Despite these limitations, we present the largest comparison of WC and non-WC patients after CTR. We determined that WC patients are likely to take longer time to return to work with higher rates of postoperative pain and complications. Secondarily, they are also less likely to have a physical exam and diagnostic studies that correspond to the operative diagnosis, and WC patients have significantly worse postoperative functional outcomes. These findings are important for the surgeon to keep in mind when counseling patients undergoing CTR. WC patients should undergo the same preoperative workup, and should expect to have poorer results with a high complication rate following surgery.
Footnotes
Ethical Approval: This study was approved by our institutional review board.
Statement of Human and Animal Rights: This study was a retrospective chart review with institutional review board approval ensuring no human rights violations.

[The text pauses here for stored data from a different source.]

**src/rtl/mwr_pkg.sv**
```systemverilog
package mwr_pkg;

  localparam int unsigned WORD_W = 32;
  localparam int unsigned ADDR_W = 64;
  localparam int unsigned FLAG_W = 4;

  typedef logic [WORD_W-1:0] word_t;
  typedef logic [ADDR_W-1:0] addr_t;

  // Read-only flag nibble of the low word.
  function automatic word_t flag_bits(input bit io_space, input bit is64, input bit pref);
    word_t f;
    f = '0;
    f[0] = io_space;
    f[2:1] = is64 ? 2'b10 : 2'b00;
    f[3] = pref;
    return f;
  endfunction

  // Bits at or above the window size are set.
  function automatic word_t size_mask(input int unsigned size_log2);
    return ~((word_t'(1) << size_log2) - word_t'(1));
  endfunction

  // Bits strictly between the flags and the window size are set.
  function automatic word_t hard_zero_mask(input int unsigned size_log2);
    return ~size_mask(size_log2) & ~word_t'((1 << FLAG_W) - 1);
  endfunction

endpackage

```
**src/rtl/mwr_lo_reg.sv**
```systemverilog
module mwr_lo_reg
  import mwr_pkg::*;
#(
  parameter int unsigned SIZE_LOG2 = 12,
  parameter word_t       FLAGS     = '0
) (
  input  logic                  clk,
  input  logic                  rst_n,
  input  logic                  wr_en,
  input  logic [WORD_W-1:SIZE_LOG2] wr_field,
  output word_t                 rdata,
  output word_t                 base_lo
);
  localparam int unsigned FIELD_W = WORD_W - SIZE_LOG2;

  logic [FIELD_W-1:0] field_q;

  always_ff @(posedge clk) begin
    if (!rst_n)     field_q <= '0;
    else if (wr_en) field_q <= wr_field;
  end

  assign base_lo = {field_q, {SIZE_LOG2{1'b0}}};
  assign rdata   = base_lo | FLAGS;

  p_base_written_r4: assert property (@(posedge clk) disable iff (!rst_n)
    wr_en |=> (rdata[WORD_W-1:SIZE_LOG2] == $past(wr_field)));

  p_base_kept_r4: assert property (@(posedge clk) disable iff (!rst_n)
    !wr_en |=> $stable(base_lo));

endmodule

```
**src/rtl/mwr_hi_reg.sv**
```systemverilog
module mwr_hi_reg
  import mwr_pkg::*;
(
  input  logic  clk,
  input  logic  rst_n,
  input  logic  wr_en,
  input  word_t wdata,
  output word_t base_hi
);
  word_t hi_q;

  always_ff @(posedge clk) begin
    if (!rst_n)     hi_q <= '0;
    else if (wr_en) hi_q <= wdata;
  end

  assign base_hi = hi_q;

  p_hi_written_r5: assert property (@(posedge clk) disable iff (!rst_n)
    wr_en |=> (base_hi == $past(wdata)));

endmodule

```
**src/rtl/mwr_decode.sv**
```systemverilog
module mwr_decode
  import mwr_pkg::*;
#(
  parameter int unsigned SIZE_LOG2 = 12
) (
  input  logic                 clk,
  input  logic                 rst_n,
  input  addr_t                base,
  input  logic                 mem_en,
  input  logic                 req_valid,
  input  addr_t                req_addr,
  output logic                 hit,
  output logic [SIZE_LOG2-1:0] hit_offset
);
  logic page_eq;
  logic req_live;

  assign page_eq    = (req_addr[ADDR_W-1:SIZE_LOG2] == base[ADDR_W-1:SIZE_LOG2]);
  assign req_live   = req_valid & mem_en;
  assign hit        = req_live & page_eq;
  assign hit_offset = req_addr[SIZE_LOG2-1:0];

  p_no_hit_idle_r7: assert property (@(posedge clk) disable iff (!rst_n)
    (!mem_en || !req_valid) |-> !hit);

  p_hit_in_page_r6: assert property (@(posedge clk) disable iff (!rst_n)
    hit |-> ((req_addr - base) < (addr_t'(1) << SIZE_LOG2)));

endmodule

```
**src/rtl/mem_window_reg.sv**
```systemverilog
module mem_window_reg
  import mwr_pkg::*;
#(
  parameter int unsigned SIZE_LOG2 = 12,
  parameter bit          IS_64     = 1'b1,
  parameter bit          PREFETCH  = 1'b0,
  parameter bit          IO_SPACE  = 1'b0
) (
  input  logic                 clk,
  input  logic                 rst_n,
  input  logic                 cfg_wr,
  input  logic                 cfg_idx,
  input  logic [31:0]          cfg_wdata,
  output logic [31:0]          cfg_rdata,
  input  logic                 mem_en,
  input  logic                 req_valid,
  input  logic [63:0]          req_addr,
  output logic                 hit,
  output logic [SIZE_LOG2-1:0] hit_offset
);
  localparam word_t FLAGS    = flag_bits(IO_SPACE, IS_64, PREFETCH);
  localparam word_t ZERO_MSK = hard_zero_mask(SIZE_LOG2);

  word_t lo_rdata;
  word_t base_lo;
  word_t base_hi;
  addr_t base;
  logic  lo_wr;
  logic  hi_wr;

  assign lo_wr = cfg_wr & ~cfg_idx;
  assign hi_wr = cfg_wr &  cfg_idx;

  mwr_lo_reg #(.SIZE_LOG2(SIZE_LOG2), .FLAGS(FLAGS)) u_lo (
    .clk      (clk),
    .rst_n    (rst_n),
    .wr_en    (lo_wr),
    .wr_field (cfg_wdata[WORD_W-1:SIZE_LOG2]),
    .rdata    (lo_rdata),
    .base_lo  (base_lo)
  );

  generate
    if (IS_64) begin : g_hi
      mwr_hi_reg u_hi (
        .clk     (clk),
        .rst_n   (rst_n),
        .wr_en   (hi_wr),
        .wdata   (cfg_wdata),
        .base_hi (base_hi)
      );
    end else begin : g_nohi
      assign base_hi = '0;
    end
  endgenerate

  assign base      = {base_hi, base_lo};
  assign cfg_rdata = cfg_idx ? base_hi : lo_rdata;

  mwr_decode #(.SIZE_LOG2(SIZE_LOG2)) u_dec (
    .clk        (clk),
    .rst_n      (rst_n),
    .base       (base),
    .mem_en     (mem_en),
    .req_valid  (req_valid),
    .req_addr   (req_addr),
    .hit        (hit),
    .hit_offset (hit_offset)
  );

  p_size_zero_r3: assert property (@(posedge clk) disable iff (!rst_n)
    !cfg_idx |-> ((cfg_rdata & ZERO_MSK) == '0));

  p_flags_fixed_r2: assert property (@(posedge clk) disable iff (!rst_n)
    (!cfg_idx && $past(!cfg_idx)) |-> (cfg_rdata[3:0] == $past(cfg_rdata[3:0])));

  p_hit_steady_r9: assert property (@(posedge clk) disable iff (!rst_n)
    ($past(!cfg_wr) && $stable(req_addr) && $stable(req_valid) && $stable(mem_en))
      |-> $stable(hit));

endmodule

```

No animals were involved.
Statement of Informed Consent: The retrospective nature of this review makes informed consent not relevant as the patients have already received their treatment.
Declaration of Conflicting Interests: The author(s) declared no potential conflicts of interest with respect to the research, authorship, and/or publication of this article.
Funding: The author(s) received no financial support for the research, authorship, and/or publication of this article.